Objectives To describe the incidence rate, severity, burden and aetiology of medical attention and time-loss injuries across five consecutive seasons at a professional ballet company.
Methods Medical attention injuries, time-loss injuries and dance exposure hours of 123 professional ballet dancers (women: n=66, age: 28.0±8.3 years; men: n=57, age: 27.9±8.5 years) were prospectively recorded between the 2015/2016 and 2019/2020 seasons.
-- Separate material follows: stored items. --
$ cat src/rtl/adc_spi_capture.sv
`default_nettype none
// +--------------------------------------------------------------------------+
// | adc_spi_capture: SPI master capture front end for a CPOL=0 serial ADC,   |
// | one-entry valid/ready output. Optional ADC_CAP_AVG_EN: block averaging.  |
// | Rev 1.0                                                                  |
// +--------------------------------------------------------------------------+
module adc_spi_capture #(
  parameter int DATA_W      = 12,
  parameter int FRAME_BITS  = 16,
  parameter int LEAD_BITS   = 4,
  parameter int CLK_DIV     = 4,
  parameter int CS_IDLE_CYC = 8,
  parameter int AVG_LOG2    = 2
) (
  input  logic              clk,
  input  logic              rst,
  input  logic              en,
  input  logic              start,
  input  logic              adc_sdo,
  output logic              adc_cs_n,
  output logic              adc_sclk,
  output logic [DATA_W-1:0] sample_data,
  output logic              sample_valid,
  input  logic              sample_ready,
  output logic              overrun,
  input  logic              ovr_clr,
  output logic              busy
);

  localparam int CNT_MAX = (CLK_DIV > CS_IDLE_CYC) ? CLK_DIV : CS_IDLE_CYC;
  localparam int CNT_W   = $clog2(CNT_MAX + 1);
  localparam int BIT_W   = $clog2(FRAME_BITS + 1);
  localparam logic [CNT_W-1:0] DIV_LAST = CNT_W'(CLK_DIV - 1);
  localparam logic [CNT_W-1:0] GAP_LAST = CNT_W'(CS_IDLE_CYC - 1);
  localparam logic [BIT_W-1:0] BIT_LAST = BIT_W'(FRAME_BITS - 1);

  typedef enum logic [2:0] {
    S_IDLE  = 3'd0,
    S_SETUP = 3'd1,
    S_SHIFT = 3'd2,
    S_HOLD  = 3'd3,
    S_GAP   = 3'd4
  } state_t;

  state_t                state_q, state_d;
  logic [CNT_W-1:0]      cnt_q, cnt_d;
  logic [BIT_W-1:0]      bit_q, bit_d;
  logic [FRAME_BITS-1:0] frame_q, frame_d;
  logic                  cs_n_q, cs_n_d;
  logic                  sclk_q, sclk_d;
  logic                  busy_q, busy_d;
  logic [DATA_W-1:0]     data_q, data_d;
  logic                  valid_q, valid_d;
  logic                  ovr_q, ovr_d;

  logic                  frame_done;
  logic [DATA_W-1:0]     raw_sample;
  logic                  offer;
  logic [DATA_W-1:0]     offer_data;
  logic                  unused_bits;

  assign raw_sample = frame_q[FRAME_BITS-1-LEAD_BITS -: DATA_W];
  // Lead bits are shifted through but never consumed.
  assign unused_bits = ^{frame_q, (AVG_LOG2 > 0)};

  always_comb begin
    state_d    = state_q;
    cnt_d      = cnt_q;
    bit_d      = bit_q;
    frame_d    = frame_q;
    cs_n_d     = cs_n_q;
    sclk_d     = sclk_q;
    frame_done = 1'b0;
    case (state_q)
      S_IDLE: begin
        if (en || start) begin
          state_d = S_SETUP;
          cs_n_d  = 1'b0;
          cnt_d   = '0;
        end
      end
      S_SETUP: begin
        if (cnt_q == DIV_LAST) begin
          cnt_d   = '0;
          state_d = S_SHIFT;
        end else begin
          cnt_d = cnt_q + CNT_W'(1);
        end
      end
      S_SHIFT: begin
        if (cnt_q == DIV_LAST) begin
          cnt_d = '0;
          if (!sclk_q) begin
            // ADC launches on the falling edge, so sdo is settled at the rise.
            sclk_d  = 1'b1;
            frame_d = {frame_q[FRAME_BITS-2:0], adc_sdo};
          end else begin
            sclk_d = 1'b0;
            if (bit_q == BIT_LAST) begin
              bit_d      = '0;
              state_d    = S_HOLD;
              frame_done = 1'b1;
            end else begin
              bit_d = bit_q + BIT_W'(1);
            end
          end
        end else begin
          cnt_d = cnt_q + CNT_W'(1);
        end
      end
      S_HOLD: begin
        if (cnt_q == DIV_LAST) begin
          cnt_d   = '0;
          cs_n_d  = 1'b1;
          state_d = S_GAP;
        end else begin
          cnt_d = cnt_q + CNT_W'(1);
        end
      end
      S_GAP: begin
        if (cnt_q == GAP_LAST) begin
          cnt_d = '0;
          if (en) begin
            state_d = S_SETUP;
            cs_n_d  = 1'b0;
          end else begin
            state_d = S_IDLE;
          end
        end else begin
          cnt_d = cnt_q + CNT_W'(1);
        end
      end
      default: begin
        state_d = S_IDLE;
        cs_n_d  = 1'b1;
        sclk_d  = 1'b0;
        cnt_d   = '0;
        bit_d   = '0;
      end
    endcase
    busy_d = (state_d != S_IDLE);
  end

`ifdef ADC_CAP_AVG_EN
  localparam int ACC_W  = DATA_W + AVG_LOG2;
  localparam int AVG_CW = (AVG_LOG2 > 0) ? AVG_LOG2 : 1;
  localparam logic [AVG_CW-1:0] AVG_LAST = AVG_CW'((1 << AVG_LOG2) - 1);

  logic [ACC_W-1:0]  acc_q, acc_d, acc_sum;
  logic [AVG_CW-1:0] avg_cnt_q, avg_cnt_d;

  assign acc_sum = acc_q + ACC_W'(raw_sample);

  always_comb begin
    acc_d      = acc_q;
    avg_cnt_d  = avg_cnt_q;
    offer      = 1'b0;
    offer_data = acc_sum[AVG_LOG2 +: DATA_W];
    if (frame_done) begin
      if (avg_cnt_q == AVG_LAST) begin
        offer     = 1'b1;
        acc_d     = '0;
        avg_cnt_d = '0;
      end else begin
        acc_d     = acc_sum;
        avg_cnt_d = avg_cnt_q + AVG_CW'(1);
      end
    end
  end

  always_ff @(posedge clk) begin
    if (rst) begin
      acc_q     <= '0;
      avg_cnt_q <= '0;
    end else begin
      acc_q     <= acc_d;
      avg_cnt_q <= avg_cnt_d;
    end
  end
`else
  assign offer      = frame_done;
  assign offer_data = raw_sample;
`endif

  // One-entry holding register; an offer into a stalled full slot is lost.
  always_comb begin
    data_d  = data_q;
    valid_d = valid_q;
    ovr_d   = ovr_q;
    if (offer && (!valid_q || sample_ready)) begin
      data_d  = offer_data;
      valid_d = 1'b1;
    end else if (valid_q && sample_ready) begin
      valid_d = 1'b0;
    end
    if (offer && valid_q && !sample_ready) begin
      ovr_d = 1'b1;
    end else if (ovr_clr) begin
      ovr_d = 1'b0;
    end
  end

  always_ff @(posedge clk) begin
    if (rst) begin
      state_q <= S_IDLE;
      cnt_q   <= '0;
      bit_q   <= '0;
      frame_q <= '0;
      cs_n_q  <= 1'b1;
      sclk_q  <= 1'b0;
      busy_q  <= 1'b0;
      data_q  <= '0;
      valid_q <= 1'b0;
      ovr_q   <= 1'b0;
    end else begin
      state_q <= state_d;
      cnt_q   <= cnt_d;
      bit_q   <= bit_d;
      frame_q <= frame_d;
      cs_n_q  <= cs_n_d;
      sclk_q  <= sclk_d;
      busy_q  <= busy_d;
      data_q  <= data_d;
      valid_q <= valid_d;
      ovr_q   <= ovr_d;
    end
  end

  assign adc_cs_n     = cs_n_q;
  assign adc_sclk     = sclk_q;
  assign busy         = busy_q;
  assign sample_data  = data_q;
  assign sample_valid = valid_q;
  assign overrun      = ovr_q;

endmodule
`default_nettype wire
Results The incidence rate (per 1000 hours) of medical attention injury was 3.9 (95% CI 3.3 to 4.4) for women and 3.1 (95% CI 2.6 to 3.5) for men. The incidence rate (per 1000 hours) of time-loss injury was 1.2 (95% CI 1.0 to 1.5) for women and 1.1 (95% CI 0.9 to 1.3) for men. First Soloists and Principals experienced between 2.0–2.2 additional medical attention injuries per 1000 hours and 0.9–1.1 additional time-loss injuries per 1000 hours compared with Apprentices (p≤0.025). Further, intraseason differences were observed in medical attention, but not time-loss, injury incidence rates with the highest incidence rates in early (August and September) and late (June) season months. Thirty-five per cent of time-loss injuries resulted in over 28 days of modified dance training. A greater percentage of time-loss injuries were classified as overuse (women: 50%; men: 51%) compared with traumatic (women: 40%; men: 41%).
Conclusion This is the first study to report the incidence rate of medical attention and time-loss injuries in professional ballet dancers. Incidence rates differed across company ranks and months, which may inform targeted injury prevention strategies.